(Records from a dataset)
===== src/rtl/button_conditioner_pkg.sv =====
// Shared definitions for the button conditioner: per-channel FSM state encoding
// and a width helper used to size the tick and debounce counters.
package button_conditioner_pkg;

    typedef enum logic [1:0] {
        IDLE         = 2'd0,
        PRESS_WAIT   = 2'd1,
        PRESSED      = 2'd2,
        RELEASE_WAIT = 2'd3
    } btn_state_t;

    // Bits needed to hold any value 0..max_val (at least 1).
    function automatic int cnt_width(input int max_val);
        int w;
        w = 1;
        while ((1 << w) <= max_val) w++;
        return w;
    endfunction

endpackage


===== src/rtl/button_debounce_fsm.sv =====
// Per-channel debounce FSM: turns a synchronised, polarity-normalised button
// into a debounced level plus registered press/release/long-press strobes.
module button_debounce_fsm
    import button_conditioner_pkg::*;
#(
    parameter int DEBOUNCE_TICKS = 10,
    parameter int LONG_TICKS     = 1000
) (
    input  logic CLK,
    input  logic RST_N,
    input  logic tick,
    input  logic s,
    output logic level,
    output logic press_stb,
    output logic release_stb,
    output logic long_stb
);

    localparam int CW = cnt_width(LONG_TICKS);

    btn_state_t    state, state_n;
    logic [CW-1:0] cnt, cnt_n, cnt_inc;
    logic          long_done, long_done_n;
    logic          level_n, press_n, release_n, long_n;

    always_ff @(posedge CLK or negedge RST_N) begin
        if (!RST_N) begin
            state       <= IDLE;
            cnt         <= '0;
            long_done   <= 1'b0;
            level       <= 1'b0;
            press_stb   <= 1'b0;
            release_stb <= 1'b0;
            long_stb    <= 1'b0;
        end else begin
            state       <= state_n;
            cnt         <= cnt_n;
            long_done   <= long_done_n;
            level       <= level_n;
            press_stb   <= press_n;
            release_stb <= release_n;
            long_stb    <= long_n;
        end
    end

    // A change of s is tested before tick in every state, so it always wins.
    always_comb begin
        state_n     = state;
        cnt_n       = cnt;
        long_done_n = long_done;
        level_n     = level;
        press_n     = 1'b0;
        release_n   = 1'b0;
        long_n      = 1'b0;
        cnt_inc     = cnt + CW'(1);
        case (state)
            IDLE: begin
                if (s) begin
                    state_n = PRESS_WAIT;
                    cnt_n   = '0;
                end
            end
            PRESS_WAIT: begin
                if (!s) begin
                    state_n = IDLE;
                end else if (tick) begin
                    if (cnt_inc == CW'(DEBOUNCE_TICKS)) begin
                        state_n = PRESSED;
                        cnt_n   = '0;
                        level_n = 1'b1;
                        press_n = 1'b1;
                    end else begin
                        cnt_n = cnt_inc;
                    end
                end
            end
            PRESSED: begin
                if (!s) begin
                    state_n = RELEASE_WAIT;
                    cnt_n   = '0;
                end else if (tick && cnt != CW'(LONG_TICKS)) begin
                    cnt_n = cnt_inc;
                    if (cnt_inc == CW'(LONG_TICKS) && !long_done) begin
                        long_n      = 1'b1;
                        long_done_n = 1'b1;
                    end
                end
            end
            RELEASE_WAIT: begin
                // Returning to PRESSED keeps long_done so a glitch cannot re-arm long.
                if (s) begin
                    state_n = PRESSED;
                    cnt_n   = '0;
                end else if (tick) begin
                    if (cnt_inc == CW'(DEBOUNCE_TICKS)) begin
                        state_n     = IDLE;
                        cnt_n       = '0;
                        level_n     = 1'b0;
                        release_n   = 1'b1;
                        long_done_n = 1'b0;
                    end else begin
                        cnt_n = cnt_inc;
                    end
                end
            end
            default: state_n = IDLE;
        endcase
    end

endmodule


===== src/rtl/button_conditioner.sv =====
// Button front end: synchronises raw pads, normalises polarity, generates the
// shared debounce tick and runs one debounce FSM per channel.
module button_conditioner
    import button_conditioner_pkg::*;
#(
    parameter int                 NUM_BTN         = 4,
    parameter int                 TICK_DIV        = 12000,
    parameter int                 DEBOUNCE_TICKS  = 10,
    parameter int                 LONG_TICKS      = 1000,
    parameter logic [NUM_BTN-1:0] ACTIVE_LOW_MASK = 4'b0001
) (
    input  logic               CLK,
    input  logic               RST_N,
    input  logic [NUM_BTN-1:0] btn_raw,
    output logic [NUM_BTN-1:0] btn_level,
    output logic [NUM_BTN-1:0] btn_press,
    output logic [NUM_BTN-1:0] btn_release,
    output logic [NUM_BTN-1:0] btn_long
);

    localparam int TW = cnt_width(TICK_DIV - 1);

    logic [NUM_BTN-1:0] sync1, sync2, s;
    logic [TW-1:0]      tcnt;
    logic               tick;

    // Synchronisers idle at the inactive pad level so reset never looks like a press.
    always_ff @(posedge CLK or negedge RST_N) begin
        if (!RST_N) begin
            sync1 <= ACTIVE_LOW_MASK;
            sync2 <= ACTIVE_LOW_MASK;
        end else begin
            sync1 <= btn_raw;
            sync2 <= sync1;
        end
    end

    assign s = sync2 ^ ACTIVE_LOW_MASK;

    always_ff @(posedge CLK or negedge RST_N) begin
        if (!RST_N) begin
            tcnt <= '0;
            tick <= 1'b0;
        end else begin
            tick <= (tcnt == TW'(TICK_DIV - 1));
            if (tcnt == TW'(TICK_DIV - 1)) tcnt <= '0;
            else                           tcnt <= tcnt + TW'(1);
        end
    end

    for (genvar i = 0; i < NUM_BTN; i++) begin : g_ch
        button_debounce_fsm #(
            .DEBOUNCE_TICKS(DEBOUNCE_TICKS),
            .LONG_TICKS    (LONG_TICKS)
        ) u_fsm (
            .CLK        (CLK),
            .RST_N      (RST_N),
            .tick       (tick),
            .s          (s[i]),
            .level      (btn_level[i]),
            .press_stb  (btn_press[i]),
            .release_stb(btn_release[i]),
            .long_stb   (btn_long[i])
        );
    end

endmodule

===== config.mk =====
export PLATFORM = sky130hd
export DESIGN_NAME = button_conditioner
export DESIGN_NICKNAME = d
export VERILOG_FILES = /design/src/rtl/button_conditioner_pkg.sv /design/src/rtl/button_debounce_fsm.sv /design/src/rtl/button_conditioner.sv
export SDC_FILE = /design/constraint.sdc
export NUM_CORES = 1
export LEC_CHECK = 0
export ABC_AREA = 1
export CAP_MARGIN = 5
export CELL_PAD_IN_SITES_DETAIL_PLACEMENT = 0
export CELL_PAD_IN_SITES_GLOBAL_PLACEMENT = 1
export CORE_ASPECT_RATIO = 1.5
export CORE_MARGIN = 2
export CORE_UTILIZATION = 45
export CTS_CLUSTER_DIAMETER = 80
export DETAILED_ROUTE_END_ITERATION = 8
export HOLD_SLACK_MARGIN = 0.02
export PLACE_DENSITY = 0.83
export SLEW_MARGIN = 0
export SYNTH_ARGS = -nofsm -noshare
export SYNTH_HDL_FRONTEND = slang
export SYNTH_SLANG_ARGS = --single-unit

===== constraint.sdc =====
create_clock -name CLK -period 2.2 [get_ports CLK]
set_input_delay 0.22 -clock CLK [delete_from_list [all_inputs] [get_ports CLK]]
set_output_delay 0.22 -clock CLK [all_outputs]
set_load 0.02 [all_outputs]

==> impl_metrics.tcl <==
set metrics [dict create \
    core_area_um2 13500 \
    r2r_slack_ns 0.16 \
    maxCapViolCount 0 \
    crit_path_end_kind "flop" \
    worstMarginPinSlew_ns 0.473 \
    hold_path_class "input pin to flop" \
    yosysWarningCount 0 \
    cts_buffers 9 \
    rsz0062_at_grt "no" \
    drt_iter0_markers 190 \
    grt_pass1_wl_mm 25.0 \
    dpl_cell_area_um2 6470 \
    clock_skew_ns 0.00872 \
    grt_max_degree 45 \
    dieArea_um2 14700 \
    relSlewSlack_pct 68.2 \
    path_class "flop to flop" \
    start_kind "flop" \
    area_growth_syn_to_layout_pct 9.83 \
    hold_viol 0 \
    crit_fanout 8 \
    grt_use_total_pct 20.6 \
    drt-total-wl_mm 14.3 \
    core.rowCount 52 \
    fin_util_pct 50.3 \
    layout_common_cells "nand2_1, inv_1, dfrtp_1, nor2_1, nand3_1" \
    antenna_found_initial 0 \
    die_w_um 99.6 \
    layout.nets 934 \
    synth.avg_cell_area_um2 6.83 \
    clkSlewWorstSetupHoldPaths_ns 0.07 \
    cp.arrival_ns 2.27 \
    design_area_um2 6770 \
    io_buffer_count 21 \
    fin_crit_ns 2.04 \
    grt_pass1_vias 5588 \
    ys_ff_latch 91 \
    dpl.hpwl_mm 10.8 \
    p_per_area_nw_per_um2 586 \
    setup_tns_ns 0 \
    root_buffer "clkbuf_16" \
    syn_area_um2 6160 \
    vias_per_cell 5.25 \
    drive_gt1_share_pct 9.28 \
    gr-total-overflow 0 \
    wire_per_inst_um 13.3 \
    synth-seq-area-share_pct 37.0 \
    num_vias 5660 \
    initial_utilization_pct 45.8 \
    final_common_cell "nand2_1" \
    p_leak_uw 0.00327 \
    cp_data_required_time_ns 2.43 \
    ios 22 \
    remaining_drc_errors 0 \
    die_h_um 147 \
    gp_congestion 0.899 \
    ir_worst_vdd_uv 503 \
    dr.pass1.iters 5 \
    clk_latency_ns 0.35 \
    cts_setup_buffers 0 \
    clock_sinks 91 \
    min_period_over_period_pct 92.7 \
    diodes 0 \
    tritoncts "built" \
    synth_nets 925 \
    clock_path_buffers 2 \
    ys_types 37 \
    antenna_left 0 \
    htree_levels 3 \
    report.final.slew_viol_count 0 \
    fill_cells 1337 \
    synthCells 902 \
    max_freq_mhz 491 \
    setup_viol 0 \
    status "finished, final reports clean" \
]
## routing by layer
metal  vias to the layer above  routed length (um)  track usage [%]
met4                         0                 287             7.12
met3                        20                 339             3.28
met5                         -                   0                0
met1                      2682                6180             24.1
met2                        89                7510             37.8
li1                       2869                   -                -
## layout make-up
class                   instances  area (um2)  share of cell area, %
multi-input cells             658        3230                   47.7
flip-flops and latches         91        2280                   33.7
inverters                     117         439                   6.49
repair buffers                 34         333                   4.92
clock buffers                   9         225                   3.33
well taps                     162         203                   2.99
clock inverters                 7        58.8                  0.869
## cell usage after synthesis (all sizes together)
| master | n | share of area [%] |
|---|---|---|
| inv | 117 | 7.1 |
| ha | 17 | 3.5 |
| nor2 | 102 | 7.7 |
| nor4 | 1 | 0.10 |
| nand2 | 304 | 19 |
| dfrtp | 89 | 36 |
| o211ai | 2 | 0.24 |
| o31ai | 3 | 0.37 |
| nor3b | 1 | 0.12 |
| xor2 | 11 | 1.6 |
| o21bai | 1 | 0.12 |
| a211oi | 4 | 0.49 |
| clkbuf | 3 | 0.18 |
| a21oi | 18 | 1.5 |
| o221ai | 1 | 0.14 |
| nand3b | 2 | 0.24 |
| o21a | 2 | 0.24 |
| buf | 33 | 3.4 |
| o22ai | 10 | 1.0 |
| dfstp | 2 | 0.85 |
| nand4 | 19 | 1.9 |
| nand3 | 76 | 6.9 |
| xnor2 | 1 | 0.26 |
| o21ai | 63 | 5.2 |
| nor3 | 19 | 1.6 |
| a31oi | 1 | 0.10 |
## stage by stage
stage / cells / setup WS (ns) / total power, uW / hold WS (ns)
global placement: 1061 / 0.211 / 2490 / 0.168
CTS: 1078 / 0.131 / 4030 / 0.274
detailed placement: 1061 / 0.167 / 2500 / 0.173
global route: 1078 / 0.00905 / 4190 / 0.273
floorplan: 902 / 0.452 / 2300 / -0.0756
finish: 1078 / 0.162 / 3970 / 0.283
## path summary, 6_finish.rpt
check	startpoint	to	cells past startpoint
setup / recovery	g_ch[2].u_fsm.cnt[1]$_DFFE_PN0P_	g_ch[2].u_fsm.cnt[3]$_DFFE_PN0P_	12
hold / removal	btn_raw[0]	sync1[0]$_DFF_PN1_	1
max in group asynchronous	RST_N	g_ch[0].u_fsm.cnt[6]$_DFFE_PN0P_	3
min in group asynchronous	RST_N	g_ch[3].u_fsm.long_done$_DFFE_PN0P_	2
hold reg to reg	sync1[3]$_DFF_PN0_	sync2[3]$_DFF_PN0_	0
setup reg to reg	g_ch[2].u_fsm.cnt[1]$_DFFE_PN0P_	g_ch[2].u_fsm.cnt[3]$_DFFE_PN0P_	12
## cells by family (layout without fill, tap and decap cells)
kind of cell,count (synthesis),count (layout),synth area share [%]
and+or+nand+nor,524,524,37.6
buffers and inverters,153,167,10.7
AOI/OAI and AO/OA,105,105,9.42
DFF,91,91,37.0
adders and majority gates,17,17,3.45
xor gates and xnor gates,12,12,1.83
## critical path, stage by stage (launching register included)
cell	delay [ns]
dfrtp_1	0.46
ha_2	0.27
nand3_2	0.12
nor2_4	0.18
nand3_2	0.09
nand2_1	0.13
nand2_1	0.06
nor2_1	0.14
nand3_1	0.20
nand2_1	0.10
nand2_1	0.06
nand2_1	0.06
nand2_1	0.05
## report_power, final
part           leakage (uW)  switching (uW)  internal [uW]  total [uW]
logic               0.00191             445            190         635
registers           0.00122            94.3           1740        1830
clock network      0.000139             712            787        1500
total               0.00327            1250           2720        3970
## state kept, by name, summed over array words and instances, names as in the netlist, named ones only
register                cells
tcnt                       14
g_ch.u_fsm.press_stb        4
sync1                       4
g_ch.u_fsm.long_stb         4
sync2                       4
g_ch.u_fsm.cnt             40
g_ch.u_fsm.release_stb      4
tick                        1
g_ch.u_fsm.long_done        4
g_ch.u_fsm.state            4
g_ch.u_fsm.level            4
## what timing repair did
action                                  CTS  global route
hold endpoints to repair                 24             0
hold buffers                              1             0
gates resized for setup                   0             3
endpoints found under the setup margin    0             5
Power figures use the tool's default switching activity.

*What to do*
Word for word, set down the lines from the beginning of the records through the line that holds "(at least 1).". Leave out the rest.

*Answer to the problem*
===== src/rtl/button_conditioner_pkg.sv =====
// Shared definitions for the button conditioner: per-channel FSM state encoding
// and a width helper used to size the tick and debounce counters.
package button_conditioner_pkg;

    typedef enum logic [1:0] {
        IDLE         = 2'd0,
        PRESS_WAIT   = 2'd1,
        PRESSED      = 2'd2,
        RELEASE_WAIT = 2'd3
    } btn_state_t;

    // Bits needed to hold any value 0..max_val (at least 1).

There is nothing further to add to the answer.